Czy takie eksperymenty mają sens?
Ocena powyższego eksperymentu nie jest jednoznaczna. Niektórzy twierdzą, że sieje on tylko niepotrzebną panikę. Inni podkreślają, że to bardzo cenna informacja dla rodziców, którzy dzięki uświadamianiu dzieci o kryjących się niebezpieczeństwach, mogą zadbać o to, by zmniejszać ryzyko nieszczęśliwych zdarzeń.
Lekcja dla wszystkich?
Niektórzy psychologowie zalecają nawet, by podobny eksperyment przeprowadzić samodzielnie, prosząc o pomoc zaprzyjaźnioną osobę (nieznaną dziecku), by po zaaranżowanej sytuacji porozmawiać z maluchem o tym, co się wydarzyło: pochwalić, że dziecko nie poszło z nieznajomym lub poćwiczyć pewne zachowania, gdy maluch oddali się z obcą osobą.
A Wy co o tym sądzicie? Rozmawiacie z dziećmi o zasadach bezpieczeństwa? Przestrzegacie przed nieznajomymi?
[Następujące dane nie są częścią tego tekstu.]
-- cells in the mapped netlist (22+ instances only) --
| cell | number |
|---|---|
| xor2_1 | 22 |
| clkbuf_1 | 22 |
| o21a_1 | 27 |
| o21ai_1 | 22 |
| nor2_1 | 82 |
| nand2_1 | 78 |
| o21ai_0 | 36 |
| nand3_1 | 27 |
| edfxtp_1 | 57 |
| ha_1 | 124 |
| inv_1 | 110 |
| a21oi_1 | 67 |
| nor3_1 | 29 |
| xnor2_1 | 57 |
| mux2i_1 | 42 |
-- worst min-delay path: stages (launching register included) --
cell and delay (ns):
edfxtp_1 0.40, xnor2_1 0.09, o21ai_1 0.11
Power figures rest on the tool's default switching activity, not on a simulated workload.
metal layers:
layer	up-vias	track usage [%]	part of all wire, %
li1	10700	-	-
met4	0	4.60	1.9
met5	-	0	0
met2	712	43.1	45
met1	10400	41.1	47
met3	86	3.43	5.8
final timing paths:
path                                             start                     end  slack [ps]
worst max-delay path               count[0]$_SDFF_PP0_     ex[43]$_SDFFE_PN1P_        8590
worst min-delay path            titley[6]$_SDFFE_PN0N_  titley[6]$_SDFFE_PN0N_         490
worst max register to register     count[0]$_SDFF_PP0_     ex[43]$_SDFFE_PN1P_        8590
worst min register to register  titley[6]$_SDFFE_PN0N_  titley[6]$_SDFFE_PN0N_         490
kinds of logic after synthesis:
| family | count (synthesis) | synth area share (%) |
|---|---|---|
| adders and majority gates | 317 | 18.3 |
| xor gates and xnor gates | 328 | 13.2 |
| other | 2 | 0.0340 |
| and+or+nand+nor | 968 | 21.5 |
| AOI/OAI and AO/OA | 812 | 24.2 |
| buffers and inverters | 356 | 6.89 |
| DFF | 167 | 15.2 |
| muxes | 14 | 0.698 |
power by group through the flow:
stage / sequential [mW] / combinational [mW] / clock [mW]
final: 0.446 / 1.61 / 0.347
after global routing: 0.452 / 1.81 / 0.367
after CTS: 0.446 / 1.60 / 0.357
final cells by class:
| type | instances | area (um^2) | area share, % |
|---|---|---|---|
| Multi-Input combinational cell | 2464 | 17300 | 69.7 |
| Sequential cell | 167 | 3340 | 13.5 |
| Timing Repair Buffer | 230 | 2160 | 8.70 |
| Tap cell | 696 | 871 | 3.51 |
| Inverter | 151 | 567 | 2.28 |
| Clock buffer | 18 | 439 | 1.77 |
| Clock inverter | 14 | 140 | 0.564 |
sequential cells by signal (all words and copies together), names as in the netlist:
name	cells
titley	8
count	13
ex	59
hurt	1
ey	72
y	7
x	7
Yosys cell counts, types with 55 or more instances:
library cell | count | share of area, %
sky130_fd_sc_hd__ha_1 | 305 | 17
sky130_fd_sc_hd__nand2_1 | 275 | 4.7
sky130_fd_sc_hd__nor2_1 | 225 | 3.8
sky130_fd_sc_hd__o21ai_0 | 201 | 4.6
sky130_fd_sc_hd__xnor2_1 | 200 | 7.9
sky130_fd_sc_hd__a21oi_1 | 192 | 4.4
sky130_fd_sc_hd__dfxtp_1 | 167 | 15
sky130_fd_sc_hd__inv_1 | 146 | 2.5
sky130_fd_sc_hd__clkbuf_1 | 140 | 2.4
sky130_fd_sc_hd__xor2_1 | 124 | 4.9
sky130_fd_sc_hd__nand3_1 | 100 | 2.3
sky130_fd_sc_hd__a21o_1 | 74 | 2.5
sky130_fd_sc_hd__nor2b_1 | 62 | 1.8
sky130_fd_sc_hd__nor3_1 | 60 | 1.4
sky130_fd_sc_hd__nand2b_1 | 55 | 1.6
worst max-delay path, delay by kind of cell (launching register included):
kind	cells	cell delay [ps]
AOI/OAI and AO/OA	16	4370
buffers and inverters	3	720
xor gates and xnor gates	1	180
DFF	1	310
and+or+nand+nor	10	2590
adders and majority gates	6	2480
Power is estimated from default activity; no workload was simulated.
[flow/run.sh]
#!/bin/bash
# OpenROAD 26Q1-2900-gdf79404cd8, Yosys 0.63+post, stock flow scripts
make -C /OpenROAD-flow-scripts/flow DESIGN_CONFIG=/design/flow/config.mk WORK_HOME=/design/flow/orfs finish
[flow/constraint.sdc]
current_design jk_counter

set clk_period 1.5
set clk_io_pct 0.2

create_clock -name clk0 -period $clk_period [get_ports {clk}]

set non_clock_inputs [all_inputs -no_clocks]
set_input_delay [expr $clk_period * $clk_io_pct] -clock clk0 $non_clock_inputs
set_output_delay [expr $clk_period * $clk_io_pct] -clock clk0 [all_outputs]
Przerażające i jak widać- potrzebne.
Niestety, obawiam się, że też by poszło…dlatego, chyba zrobię eksperyment…poproszę jakiegoś znajomego…myślę, że samo mówienie dziecku to za mało, powtarzanie, wykładanie. teoria sobie, a praktyka sobie…dlatego chyba to dobry sposób, żeby przetestować, co moje dzieci rozumieją z tego, co się do nich mówi…
mam nadzieje,ze nie….
Na pewno zaaranżujemy podobną sytuację…Myślę, że warto. Zobaczymy, jaki będzie efekt, bo „gadać” można dużo…Można też spróbować ze starszym dzieckiem poprosić o wpuszczenie do domu, dzwoniąc domofonem i mówiąc „hydraulik”, „gaz”, czy coś innego, oczywiście wcześniej umawiając się z maluchem, by nikomu nie otwierał drzwi…ciekawe co się wydarzy ;)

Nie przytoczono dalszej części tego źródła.